Operação aponta fraude de R$ 4 milhões na saúde de Nioaque

Segunda fase da ação cumpriu cinco mandados de prisão e 12 de busca; investigação aponta que 83% dos exames e consultas pagos pelo município teriam sido simulados

IVI NOTíCIAS/JORNAL DA NOVA


Investigação aponta prejuízo superior a R$ 4 milhões aos cofres públicos de Nioaque com supostas fraudes em serviços médicos - Foto: MPE-MS/Divulgação

O Ministério Público de Mato Grosso do Sul (MPMS) deflagrou, nessa quinta-feira (13), a segunda fase da 'Operação Auditus', que investiga um esquema de fraudes em contratações de serviços médicos pela Prefeitura de Nioaque. A ação prevê o cumprimento de cinco mandados de prisão preventiva e 12 de busca e apreensão em Nioaque, Bonito, Jardim, Bela Vista e Guia Lopes da Laguna.

A operação é conduzida pelo Grupo Especial de Combate à Corrupção (Gecoc), pelo Grupo de Atuação Especial de Repressão ao Crime Organizado (Gaeco) e pela 1ª Promotoria de Justiça da Comarca de Nioaque.

Segundo o MPMS, as investigações tiveram início a partir de suspeitas de fraudes em licitações destinadas à contratação de empresas para consultas, exames e outros procedimentos médicos.

Após a análise do material apreendido na primeira fase da operação, realizada em julho de 2025, e novas diligências, os investigadores identificaram indícios de um esquema estruturado para direcionar contratações, pagar por serviços médicos que não teriam sido realizados e desviar recursos públicos.

Conforme o Ministério Público, o esquema também envolveria o pagamento sistemático de vantagens indevidas a agentes públicos e a falsificação de documentos para comprovar atendimentos inexistentes.

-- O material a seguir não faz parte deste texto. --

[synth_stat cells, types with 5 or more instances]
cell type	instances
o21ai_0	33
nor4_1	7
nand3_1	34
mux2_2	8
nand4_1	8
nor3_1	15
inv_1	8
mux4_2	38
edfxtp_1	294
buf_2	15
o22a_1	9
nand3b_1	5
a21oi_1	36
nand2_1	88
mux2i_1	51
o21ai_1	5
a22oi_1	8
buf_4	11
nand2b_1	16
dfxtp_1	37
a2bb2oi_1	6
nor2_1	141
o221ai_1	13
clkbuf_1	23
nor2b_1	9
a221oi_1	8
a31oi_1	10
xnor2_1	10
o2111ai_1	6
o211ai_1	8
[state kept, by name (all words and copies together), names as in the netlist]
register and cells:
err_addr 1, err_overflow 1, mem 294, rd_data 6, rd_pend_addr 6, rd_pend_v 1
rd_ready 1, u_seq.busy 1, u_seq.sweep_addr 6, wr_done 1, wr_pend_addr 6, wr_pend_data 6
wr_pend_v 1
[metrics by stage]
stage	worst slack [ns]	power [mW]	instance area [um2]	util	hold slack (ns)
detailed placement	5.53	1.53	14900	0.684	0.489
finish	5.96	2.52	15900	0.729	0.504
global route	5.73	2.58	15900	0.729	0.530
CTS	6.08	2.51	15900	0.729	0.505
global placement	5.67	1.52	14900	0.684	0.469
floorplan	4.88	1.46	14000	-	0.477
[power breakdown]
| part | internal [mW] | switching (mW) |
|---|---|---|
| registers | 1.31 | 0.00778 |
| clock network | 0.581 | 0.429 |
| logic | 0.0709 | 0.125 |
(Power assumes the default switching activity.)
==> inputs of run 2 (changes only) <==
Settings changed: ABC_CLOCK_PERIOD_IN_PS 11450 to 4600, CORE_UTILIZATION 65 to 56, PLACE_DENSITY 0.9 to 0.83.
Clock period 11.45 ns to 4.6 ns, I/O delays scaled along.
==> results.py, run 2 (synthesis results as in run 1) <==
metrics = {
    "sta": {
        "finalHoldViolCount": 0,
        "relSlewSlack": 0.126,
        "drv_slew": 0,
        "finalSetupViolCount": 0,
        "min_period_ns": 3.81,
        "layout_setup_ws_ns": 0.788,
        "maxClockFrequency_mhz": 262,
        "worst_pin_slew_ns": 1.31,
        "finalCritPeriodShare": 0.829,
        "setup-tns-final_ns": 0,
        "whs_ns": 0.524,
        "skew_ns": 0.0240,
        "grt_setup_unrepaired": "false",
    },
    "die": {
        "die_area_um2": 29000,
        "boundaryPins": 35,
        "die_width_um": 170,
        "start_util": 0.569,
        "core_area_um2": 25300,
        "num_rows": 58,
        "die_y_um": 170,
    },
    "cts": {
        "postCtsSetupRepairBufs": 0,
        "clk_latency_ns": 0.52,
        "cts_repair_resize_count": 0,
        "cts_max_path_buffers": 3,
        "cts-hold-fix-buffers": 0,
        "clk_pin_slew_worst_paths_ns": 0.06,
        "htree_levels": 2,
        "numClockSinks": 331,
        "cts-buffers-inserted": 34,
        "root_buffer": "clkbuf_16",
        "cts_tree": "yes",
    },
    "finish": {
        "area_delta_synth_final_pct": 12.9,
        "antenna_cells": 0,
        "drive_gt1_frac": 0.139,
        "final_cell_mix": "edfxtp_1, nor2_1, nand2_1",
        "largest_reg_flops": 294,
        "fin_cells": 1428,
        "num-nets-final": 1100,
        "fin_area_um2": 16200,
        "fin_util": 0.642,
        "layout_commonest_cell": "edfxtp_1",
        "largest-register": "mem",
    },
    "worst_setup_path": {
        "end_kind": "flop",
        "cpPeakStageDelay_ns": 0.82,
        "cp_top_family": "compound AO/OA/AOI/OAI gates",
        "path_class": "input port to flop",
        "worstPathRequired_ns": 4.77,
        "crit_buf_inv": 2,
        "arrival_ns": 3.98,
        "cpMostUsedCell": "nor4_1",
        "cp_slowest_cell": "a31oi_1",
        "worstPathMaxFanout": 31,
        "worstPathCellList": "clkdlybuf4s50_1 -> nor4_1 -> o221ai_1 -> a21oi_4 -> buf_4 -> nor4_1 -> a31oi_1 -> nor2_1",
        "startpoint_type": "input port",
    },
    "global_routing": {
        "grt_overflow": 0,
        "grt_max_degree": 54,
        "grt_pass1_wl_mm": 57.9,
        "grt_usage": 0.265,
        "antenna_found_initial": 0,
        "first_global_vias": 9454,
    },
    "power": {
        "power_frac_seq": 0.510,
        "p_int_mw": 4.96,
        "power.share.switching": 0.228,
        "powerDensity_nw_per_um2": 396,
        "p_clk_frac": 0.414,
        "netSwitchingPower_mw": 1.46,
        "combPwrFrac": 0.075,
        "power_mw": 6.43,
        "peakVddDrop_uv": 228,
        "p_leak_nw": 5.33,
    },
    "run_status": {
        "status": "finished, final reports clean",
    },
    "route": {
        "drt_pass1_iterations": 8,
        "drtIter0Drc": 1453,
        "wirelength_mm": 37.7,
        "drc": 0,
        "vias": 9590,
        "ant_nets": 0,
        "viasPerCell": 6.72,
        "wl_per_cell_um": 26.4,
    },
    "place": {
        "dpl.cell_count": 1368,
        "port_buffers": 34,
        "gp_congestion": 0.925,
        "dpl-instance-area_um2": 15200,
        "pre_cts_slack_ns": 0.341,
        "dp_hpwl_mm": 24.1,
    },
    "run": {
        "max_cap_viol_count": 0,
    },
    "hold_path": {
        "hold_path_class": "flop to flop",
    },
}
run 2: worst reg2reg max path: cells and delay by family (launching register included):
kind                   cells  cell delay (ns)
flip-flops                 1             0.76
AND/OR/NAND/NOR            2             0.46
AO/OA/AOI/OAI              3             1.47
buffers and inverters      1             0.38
===== src/rtl/exec_pkg.sv =====
// Shared types for the execute stage: base ALU op codes, M-extension op codes
// (funct3 encoding), branch funct3 constants and the sequencing FSM states.
package exec_pkg;

    typedef enum logic [3:0] {
        OP_ADD    = 4'd0,
        OP_SUB    = 4'd1,
        OP_AND    = 4'd2,
        OP_OR     = 4'd3,
        OP_XOR    = 4'd4,
        OP_SLL    = 4'd5,
        OP_SRL    = 4'd6,
        OP_SRA    = 4'd7,
        OP_SLT    = 4'd8,
        OP_SLTU   = 4'd9,
        OP_PASS_B = 4'd10
    } alu_op_e;

    typedef enum logic [2:0] {
        M_MUL    = 3'b000,
        M_MULH   = 3'b001,
        M_MULHSU = 3'b010,
        M_MULHU  = 3'b011,
        M_DIV    = 3'b100,
        M_DIVU   = 3'b101,
        M_REM    = 3'b110,
        M_REMU   = 3'b111
    } m_op_e;

    localparam logic [2:0] F3_BEQ  = 3'b000;
    localparam logic [2:0] F3_BNE  = 3'b001;
    localparam logic [2:0] F3_BLT  = 3'b100;
    localparam logic [2:0] F3_BGE  = 3'b101;
    localparam logic [2:0] F3_BLTU = 3'b110;
    localparam logic [2:0] F3_BGEU = 3'b111;

    typedef enum logic [1:0] {
        ST_IDLE = 2'd0,
        ST_MUL  = 2'd1,
        ST_DIV  = 2'd2,
        ST_FIX  = 2'd3
    } state_e;

endpackage


===== src/rtl/exec_if.sv =====
// Decode-to-execute-to-writeback bus: operation in (valid/ready), result out
// (valid/ready) plus the busy indication. master = upstream/downstream side,
// slave = the execute unit.
interface exec_if #(parameter int XLEN = 32);
    logic            in_valid;
    logic            in_ready;
    logic            sel_a;
    logic            sel_b;
    logic [2:0]      funct3;
    logic [4:0]      alu_ctrl;
    logic [XLEN-1:0] pc;
    logic [XLEN-1:0] rdata1;
    logic [XLEN-1:0] rdata2;
    logic [XLEN-1:0] imm_ext;
    logic            out_valid;
    logic            out_ready;
    logic [XLEN-1:0] alu_result;
    logic            br_flag;
    logic            busy;

    modport master (
        output in_valid, sel_a, sel_b, funct3, alu_ctrl, pc, rdata1, rdata2, imm_ext, out_ready,
        input  in_ready, out_valid, alu_result, br_flag, busy
    );

    modport slave (
        input  in_valid, sel_a, sel_b, funct3, alu_ctrl, pc, rdata1, rdata2, imm_ext, out_ready,
        output in_ready, out_valid, alu_result, br_flag, busy
    );
endinterface


===== src/rtl/exec_muldiv.sv =====
// Iterative RV32M datapath: shift-add multiply and restoring division on
// operand magnitudes, XLEN iterations after a one-cycle setup, then a
// combinational sign fix-up read by the parent in its FIX state.
// start loads the operands; done is high during the final iteration cycle.
module exec_muldiv
    import exec_pkg::*;
#(
    parameter int XLEN = 32
) (
    input  logic            clk,
    input  logic            rst_n,
    input  logic            start,
    input  m_op_e           op,
    input  logic [XLEN-1:0] a,
    input  logic [XLEN-1:0] b,
    output logic            done,
    output logic [XLEN-1:0] result
);
    localparam int CW = $clog2(XLEN);

    logic [XLEN-1:0]   hi_r, lo_r, dvs_r;
    logic [CW-1:0]     cnt_r;
    logic              run_r, neg_res_r, neg_rem_r;
    m_op_e             op_r;

    logic              a_neg_s, b_neg_s;
    logic [XLEN-1:0]   mag_a_s, mag_b_s;
    logic [XLEN:0]     mul_sum_s, div_shift_s, div_diff_s;
    logic [2*XLEN-1:0] prod_s;

    // Operand signedness and magnitudes for the op being started
    always_comb begin
        a_neg_s = a[XLEN-1] & (op != M_MULHU) & (op != M_DIVU) & (op != M_REMU);
        b_neg_s = b[XLEN-1] & (op != M_MULHU) & (op != M_MULHSU) & (op != M_DIVU) & (op != M_REMU);
        mag_a_s = a_neg_s ? (~a + {{(XLEN-1){1'b0}}, 1'b1}) : a;
        mag_b_s = b_neg_s ? (~b + {{(XLEN-1){1'b0}}, 1'b1}) : b;
    end

    // One iteration step for both algorithms
    always_comb begin
        mul_sum_s   = {1'b0, hi_r} + (lo_r[0] ? {1'b0, dvs_r} : {(XLEN+1){1'b0}});
        div_shift_s = {hi_r, lo_r[XLEN-1]};
        div_diff_s  = div_shift_s - {1'b0, dvs_r};
    end

    assign done = run_r & (cnt_r == CW'(XLEN-1));

    // Setup on start, then XLEN shift-add / restoring-divide iterations
    always_ff @(posedge clk or negedge rst_n) begin
        if (!rst_n) begin
            hi_r      <= {XLEN{1'b0}};
            lo_r      <= {XLEN{1'b0}};
            dvs_r     <= {XLEN{1'b0}};
            cnt_r     <= {CW{1'b0}};
            run_r     <= 1'b0;
            neg_res_r <= 1'b0;
            neg_rem_r <= 1'b0;
            op_r      <= M_MUL;
        end else if (start) begin
            hi_r      <= {XLEN{1'b0}};
            lo_r      <= mag_a_s;
            dvs_r     <= mag_b_s;
            cnt_r     <= {CW{1'b0}};
            run_r     <= 1'b1;
            neg_res_r <= (a_neg_s ^ b_neg_s) & (b != {XLEN{1'b0}});
            neg_rem_r <= a_neg_s;
            op_r      <= op;
        end else if (run_r) begin
            if (op_r[2]) begin
                if (div_diff_s[XLEN]) begin
                    hi_r <= div_shift_s[XLEN-1:0];
                    lo_r <= {lo_r[XLEN-2:0], 1'b0};
                end else begin
                    hi_r <= div_diff_s[XLEN-1:0];
                    lo_r <= {lo_r[XLEN-2:0], 1'b1};
                end
            end else begin
                {hi_r, lo_r} <= {mul_sum_s, lo_r[XLEN-1:1]};
            end
            cnt_r <= cnt_r + CW'(1);
            run_r <= ~done;
        end else begin
            run_r <= 1'b0;
        end
    end

    // Sign fix-up and half / quotient / remainder selection
    always_comb begin
        prod_s = neg_res_r ? (~{hi_r, lo_r} + {{(2*XLEN-1){1'b0}}, 1'b1}) : {hi_r, lo_r};
        case (op_r)
            M_MUL:                   result = prod_s[XLEN-1:0];
            M_MULH, M_MULHSU,
            M_MULHU:                 result = prod_s[2*XLEN-1:XLEN];
            M_DIV, M_DIVU:           result = neg_res_r ? (~lo_r + {{(XLEN-1){1'b0}}, 1'b1}) : lo_r;
            M_REM, M_REMU:           result = neg_rem_r ? (~hi_r + {{(XLEN-1){1'b0}}, 1'b1}) : hi_r;
            default:                 result = {XLEN{1'b0}};
        endcase
    end
endmodule
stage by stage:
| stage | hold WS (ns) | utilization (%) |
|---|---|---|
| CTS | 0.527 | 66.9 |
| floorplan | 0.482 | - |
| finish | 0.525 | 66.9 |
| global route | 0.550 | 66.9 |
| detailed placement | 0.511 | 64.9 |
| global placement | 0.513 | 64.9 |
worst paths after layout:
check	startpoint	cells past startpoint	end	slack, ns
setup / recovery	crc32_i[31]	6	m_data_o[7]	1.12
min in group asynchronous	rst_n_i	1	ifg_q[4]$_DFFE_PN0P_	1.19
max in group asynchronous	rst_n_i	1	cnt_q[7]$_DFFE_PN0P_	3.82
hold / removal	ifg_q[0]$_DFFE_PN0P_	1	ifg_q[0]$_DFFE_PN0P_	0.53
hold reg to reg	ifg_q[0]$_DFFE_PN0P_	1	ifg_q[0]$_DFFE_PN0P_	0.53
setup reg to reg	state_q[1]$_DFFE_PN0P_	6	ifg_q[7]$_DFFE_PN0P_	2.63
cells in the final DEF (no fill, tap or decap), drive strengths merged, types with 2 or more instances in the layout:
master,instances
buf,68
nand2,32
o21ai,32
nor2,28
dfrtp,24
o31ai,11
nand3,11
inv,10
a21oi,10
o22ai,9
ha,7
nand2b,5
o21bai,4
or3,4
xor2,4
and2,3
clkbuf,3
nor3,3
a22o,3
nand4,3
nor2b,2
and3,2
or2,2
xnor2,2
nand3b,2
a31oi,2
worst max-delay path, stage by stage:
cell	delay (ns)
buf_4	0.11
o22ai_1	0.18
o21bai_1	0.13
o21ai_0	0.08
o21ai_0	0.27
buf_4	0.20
$ cat config.mk
export PLATFORM = sky130hd
export DESIGN_NAME = dpram_pkt_writer_flat
export DESIGN_NICKNAME = d
export VERILOG_FILES = /design/src/rtl/dpram_pkt_writer_if.sv /design/src/rtl/dpram_pkt_writer.sv /design/src/flat_wrapper.sv
export SDC_FILE = /design/constraint.sdc
export NUM_CORES = 1
export LEC_CHECK = 0
export ABC_AREA = 1
export BUFFER_PORTS_ARGS = -buffer_cell sky130_fd_sc_hd__buf_4
export CAP_MARGIN = 20
export CORE_MARGIN = 1.5
export CORE_UTILIZATION = 30
export DETAILED_ROUTE_END_ITERATION = 8
export GPL_TIMING_DRIVEN = 0
export PLACE_DENSITY = 0.57
export SLEW_MARGIN = 20
export SYNTH_ARGS = -nofsm -noshare
export SYNTH_HDL_FRONTEND = slang
export SYNTH_SLANG_ARGS = --single-unit
$ cat constraint.sdc
create_clock -name wr_clk -period 9.15 [get_ports wr_clk]
set_input_delay 1.3725 -clock wr_clk [delete_from_list [all_inputs] [get_ports wr_clk]]
set_output_delay 1.3725 -clock wr_clk [all_outputs]
set_load 0.01 [all_outputs]
$ cat src/rtl/dpram_pkt_writer_if.sv
// Packet-writer bus: source stream in, RAM write port out.
// master = source/RAM side, slave = the writer block.
interface dpram_pkt_writer_if #(
   parameter int ADDR_WIDTH = 9,
   parameter int DATA_WIDTH = 16
);
   logic                  in_valid;
   logic [DATA_WIDTH-1:0] in_data;
   logic                  in_last;
   logic                  in_ready;
   logic                  we;
   logic [ADDR_WIDTH-1:0] waddr;
   logic [DATA_WIDTH-1:0] din;

   modport master (
      output in_valid, in_data, in_last,
      input  in_ready, we, waddr, din
   );

   modport slave (
      input  in_valid, in_data, in_last,
      output in_ready, we, waddr, din
   );
endinterface
==> src/rtl/uart_pkg.sv <==
// uart_pkg: shared receive-buffer defaults, controller state encoding and frame-width helper
package uart_pkg;
  localparam int DATA_W_DEF = 8;
  localparam int DEPTH_DEF = 16;
  localparam int TO_W_DEF = 8;
  typedef enum logic [1:0] {ST_OFF, ST_FLUSH, ST_LISTEN} rx_state_e;
  function automatic logic [3:0] eff_width(input logic [3:0] n);
    return n < 4'd5 ? 4'd5 : (n > 4'd8 ? 4'd8 : n);
  endfunction
endpackage
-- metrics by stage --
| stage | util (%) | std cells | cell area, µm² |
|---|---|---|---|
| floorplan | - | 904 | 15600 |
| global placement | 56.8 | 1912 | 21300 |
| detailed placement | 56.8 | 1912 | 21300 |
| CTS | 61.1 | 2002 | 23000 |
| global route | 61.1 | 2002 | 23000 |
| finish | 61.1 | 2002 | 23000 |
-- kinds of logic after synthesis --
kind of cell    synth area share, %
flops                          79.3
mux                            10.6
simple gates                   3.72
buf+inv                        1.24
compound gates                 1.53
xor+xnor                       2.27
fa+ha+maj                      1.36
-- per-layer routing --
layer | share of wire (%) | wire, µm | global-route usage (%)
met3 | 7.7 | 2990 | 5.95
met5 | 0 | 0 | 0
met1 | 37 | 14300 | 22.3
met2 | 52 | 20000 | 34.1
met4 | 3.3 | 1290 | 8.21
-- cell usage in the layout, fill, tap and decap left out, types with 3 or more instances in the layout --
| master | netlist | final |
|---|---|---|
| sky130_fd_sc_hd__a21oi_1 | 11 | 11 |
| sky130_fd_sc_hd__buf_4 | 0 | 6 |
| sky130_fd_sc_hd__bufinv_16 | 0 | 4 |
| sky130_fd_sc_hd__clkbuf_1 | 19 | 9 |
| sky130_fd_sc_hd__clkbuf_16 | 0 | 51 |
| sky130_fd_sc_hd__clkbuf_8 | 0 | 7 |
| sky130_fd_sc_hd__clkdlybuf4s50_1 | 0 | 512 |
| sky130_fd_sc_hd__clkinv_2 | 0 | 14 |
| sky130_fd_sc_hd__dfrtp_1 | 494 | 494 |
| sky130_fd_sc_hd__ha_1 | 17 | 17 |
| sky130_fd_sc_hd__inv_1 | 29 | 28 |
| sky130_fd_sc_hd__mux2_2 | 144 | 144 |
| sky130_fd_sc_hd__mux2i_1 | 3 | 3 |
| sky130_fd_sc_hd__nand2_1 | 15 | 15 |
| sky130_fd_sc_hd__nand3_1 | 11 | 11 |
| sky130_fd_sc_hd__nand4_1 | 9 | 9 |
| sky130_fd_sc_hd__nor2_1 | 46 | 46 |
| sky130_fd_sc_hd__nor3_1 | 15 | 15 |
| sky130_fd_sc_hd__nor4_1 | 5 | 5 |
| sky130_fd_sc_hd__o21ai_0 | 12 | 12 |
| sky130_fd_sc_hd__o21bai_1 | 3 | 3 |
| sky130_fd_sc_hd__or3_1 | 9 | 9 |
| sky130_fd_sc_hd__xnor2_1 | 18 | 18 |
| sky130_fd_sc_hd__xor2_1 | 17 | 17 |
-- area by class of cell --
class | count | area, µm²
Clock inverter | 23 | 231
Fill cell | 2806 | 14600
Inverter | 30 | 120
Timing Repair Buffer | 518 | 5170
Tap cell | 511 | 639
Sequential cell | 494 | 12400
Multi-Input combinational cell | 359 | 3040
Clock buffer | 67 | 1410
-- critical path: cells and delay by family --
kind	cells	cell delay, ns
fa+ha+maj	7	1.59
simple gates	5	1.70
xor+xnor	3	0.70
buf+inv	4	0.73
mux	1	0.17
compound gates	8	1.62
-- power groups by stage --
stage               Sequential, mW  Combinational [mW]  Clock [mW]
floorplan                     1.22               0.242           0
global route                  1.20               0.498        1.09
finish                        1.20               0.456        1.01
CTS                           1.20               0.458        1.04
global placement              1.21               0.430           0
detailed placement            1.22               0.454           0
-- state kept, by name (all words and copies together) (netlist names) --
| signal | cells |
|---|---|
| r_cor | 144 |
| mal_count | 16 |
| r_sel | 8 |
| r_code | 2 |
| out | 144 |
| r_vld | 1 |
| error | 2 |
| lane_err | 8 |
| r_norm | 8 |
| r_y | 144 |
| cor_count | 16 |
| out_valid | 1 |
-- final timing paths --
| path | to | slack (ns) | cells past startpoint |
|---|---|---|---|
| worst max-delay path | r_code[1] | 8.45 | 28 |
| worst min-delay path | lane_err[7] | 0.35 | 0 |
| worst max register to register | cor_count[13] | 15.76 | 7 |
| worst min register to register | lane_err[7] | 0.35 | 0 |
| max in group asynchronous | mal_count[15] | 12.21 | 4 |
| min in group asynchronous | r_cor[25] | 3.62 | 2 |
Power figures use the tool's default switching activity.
<file path="src/rtl/mul_error_profiler.sv">
// mul_error_profiler: self-test engine that sweeps every unordered 8x8 operand
// pair (num1 = 1..255, num2 = 1..num1) through a multiplier under test and
// accumulates per-bit mismatch counts between its 15-bit product and the exact
// 16-bit product. Results are read back through rd_idx / rd_data.
// Optional build macro MUL_ERR_MAG_EN adds err_sum / err_max magnitude outputs.
module mul_error_profiler #(
  parameter int PROD_LAT = 0,
  parameter int CNT_W    = 16
) (
  input  logic             clk,
  input  logic             rst,
  input  logic             start,
  output logic [7:0]       num1,
  output logic [7:0]       num2,
  input  logic [14:0]      prod,
  output logic             busy,
  output logic             done,
  input  logic [4:0]       rd_idx,
  output logic [CNT_W-1:0] rd_data
`ifdef MUL_ERR_MAG_EN
  ,
  output logic [31:0]      err_sum,
  output logic [15:0]      err_max
`endif
);

  typedef enum logic [1:0] {S_IDLE, S_RUN, S_DRAIN, S_DONE} state_t;

  // DRAIN lasts until the last issued pair has been compared; at least one cycle.
  localparam int DRAIN_CYC = (PROD_LAT > 1) ? PROD_LAT : 1;
  localparam int DW        = $clog2(DRAIN_CYC + 1);
  localparam logic [DW-1:0]    DRAIN_LOAD = DW'(DRAIN_CYC - 1);
  localparam logic [DW-1:0]    DRAIN_ONE  = DW'(1);
  localparam logic [CNT_W-1:0] CNT_MAX    = {CNT_W{1'b1}};
  localparam logic [CNT_W-1:0] CNT_ONE    = CNT_W'(1);

  state_t          r_state;
  logic [7:0]      r_num1;
  logic [7:0]      r_num2;
  logic            r_busy;
  logic            r_done;
  logic [DW-1:0]   r_drain_cnt;

  logic            w_clear;
  logic            w_issue;
  logic [15:0]     w_exact;
  logic            w_cmp_vld;
  logic [15:0]     w_cmp_exact;
  logic [15:0]     w_err;

  logic [CNT_W-1:0] r_freq [16];
  logic [CNT_W-1:0] r_pairs;

  assign num1 = r_num1;
  assign num2 = r_num2;
  assign busy = r_busy;
  assign done = r_done;

  // A new sweep can only begin from IDLE or DONE; start while busy is ignored.
  assign w_clear = start && ((r_state == S_IDLE) || (r_state == S_DONE));
  assign w_issue = (r_state == S_RUN);
  assign w_exact = {8'd0, r_num1} * {8'd0, r_num2};

  // Sweep sequencer: operand generation, drain timing and status flags.
  // NOTE: sequential state uses non-blocking assignments so every flop samples
  // pre-edge values regardless of statement order.
  always_ff @(posedge clk) begin
    if (rst) begin
      r_state     <= S_IDLE;
      r_num1      <= 8'd0;
      r_num2      <= 8'd0;
      r_busy      <= 1'b0;
      r_done      <= 1'b0;
      r_drain_cnt <= '0;
    end else begin
      case (r_state)
        S_IDLE, S_DONE: begin
          if (start) begin
            r_state <= S_RUN;
            r_num1  <= 8'd1;
            r_num2  <= 8'd1;
            r_busy  <= 1'b1;
            r_done  <= 1'b0;
          end
        end
        S_RUN: begin
          if ((r_num1 == 8'd255) && (r_num2 == 8'd255)) begin
            // Last pair issued: operands hold at (255,255).
            r_state     <= S_DRAIN;
            r_drain_cnt <= DRAIN_LOAD;
          end else if (r_num2 == r_num1) begin
            r_num1 <= r_num1 + 8'd1;
            r_num2 <= 8'd1;
          end else begin
            r_num2 <= r_num2 + 8'd1;
          end
        end
        S_DRAIN: begin
          if (r_drain_cnt == '0) begin
            r_state <= S_DONE;
            r_busy  <= 1'b0;
            r_done  <= 1'b1;
          end else begin
            r_drain_cnt <= r_drain_cnt - DRAIN_ONE;
          end
        end
        default: r_state <= S_IDLE;
      endcase
    end
  end

  // Tag pipeline: aligns the exact product with a multiplier of PROD_LAT cycles.
  generate
    if (PROD_LAT == 0) begin : g_comb
      assign w_cmp_vld   = w_issue;
      assign w_cmp_exact = w_exact;
    end else begin : g_pipe
      logic [PROD_LAT-1:0] r_pipe_vld;
      logic [15:0]         r_pipe_exact [PROD_LAT];

      // Valid tags are reset so an abort empties the pipeline.
      always_ff @(posedge clk) begin
        if (rst) begin
          r_pipe_vld <= '0;
        end else begin
          r_pipe_vld[0] <= w_issue;
          for (int i = 1; i < PROD_LAT; i++) r_pipe_vld[i] <= r_pipe_vld[i-1];
        end
      end

      // Product payload shifts unconditionally alongside its tag.
      // NOTE: data-only storage needs no reset; the valid tag qualifies it.
      always_ff @(posedge clk) begin
        r_pipe_exact[0] <= w_exact;
        for (int i = 1; i < PROD_LAT; i++) r_pipe_exact[i] <= r_pipe_exact[i-1];
      end

      assign w_cmp_vld   = r_pipe_vld[PROD_LAT-1];
      assign w_cmp_exact = r_pipe_exact[PROD_LAT-1];
    end
  endgenerate

  // Bit 15 of the DUT is implicitly 0, so it flags every product >= 32768.
  assign w_err = {1'b0, prod} ^ w_cmp_exact;

  // Per-bit mismatch counters and pair counter, saturating at all-ones.
  always_ff @(posedge clk) begin
    if (rst || w_clear) begin
      for (int i = 0; i < 16; i++) r_freq[i] <= '0;
      r_pairs <= '0;
    end else if (w_cmp_vld) begin
      for (int i = 0; i < 16; i++) begin
        if (w_err[i] && (r_freq[i] != CNT_MAX)) r_freq[i] <= r_freq[i] + CNT_ONE;
      end
      if (r_pairs != CNT_MAX) r_pairs <= r_pairs + CNT_ONE;
    end
  end

  // Indexed readout of live counter values; unused indices read zero.
  // NOTE: the output gets a default before any branch so no latch is inferred.
  always_comb begin
    rd_data = '0;
    if (rd_idx < 5'd16) begin
      rd_data = r_freq[rd_idx[3:0]];
    end else if (rd_idx == 5'd16) begin
      rd_data = r_pairs;
    end
  end

`ifdef MUL_ERR_MAG_EN
  logic [15:0] w_prod_ext;
  logic [15:0] w_abs;
  logic [32:0] w_sum_next;
  logic [31:0] r_err_sum;
  logic [15:0] r_err_max;

  assign w_prod_ext = {1'b0, prod};
  assign w_abs      = (w_cmp_exact >= w_prod_ext) ? (w_cmp_exact - w_prod_ext)
                                                  : (w_prod_ext - w_cmp_exact);
  assign w_sum_next = {1'b0, r_err_sum} + {17'd0, w_abs};

  // Error magnitude statistics, updated on the same cycles as the counters.
  always_ff @(posedge clk) begin
    if (rst || w_clear) begin
      r_err_sum <= '0;
      r_err_max <= '0;
    end else if (w_cmp_vld) begin
      r_err_sum <= w_sum_next[32] ? 32'hFFFF_FFFF : w_sum_next[31:0];
      if (w_abs > r_err_max) r_err_max <= w_abs;
    end
  end

  assign err_sum = r_err_sum;
  assign err_max = r_err_max;
`endif

endmodule
</file>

Durante o período investigado, entre 2022 e 2025, os gastos de Nioaque com esses serviços médicos aumentaram 1.713%. O MPMS aponta ainda que 83% dos exames e consultas pagos pelo município teriam sido simulados pelo grupo investigado, formado por agentes públicos e privados.

A estimativa é de que o prejuízo aos cofres públicos de Nioaque ultrapasse R$ 4 milhões.

As investigações também indicam que o grupo teria buscado expandir o esquema para outros municípios de Mato Grosso do Sul, circunstância que, segundo o MPMS, demonstra a continuidade das supostas atividades criminosas.

Nome da operação

O termo “Auditus”, que significa “audição” em latim, faz referência a uma das primeiras modalidades de fraude identificadas na investigação. Conforme o MPMS, exames auditivos teriam sido simulados para justificar pagamentos e desviar recursos.

Posteriormente, o método teria sido ampliado para diferentes tipos de exames, consultas e outros serviços médicos.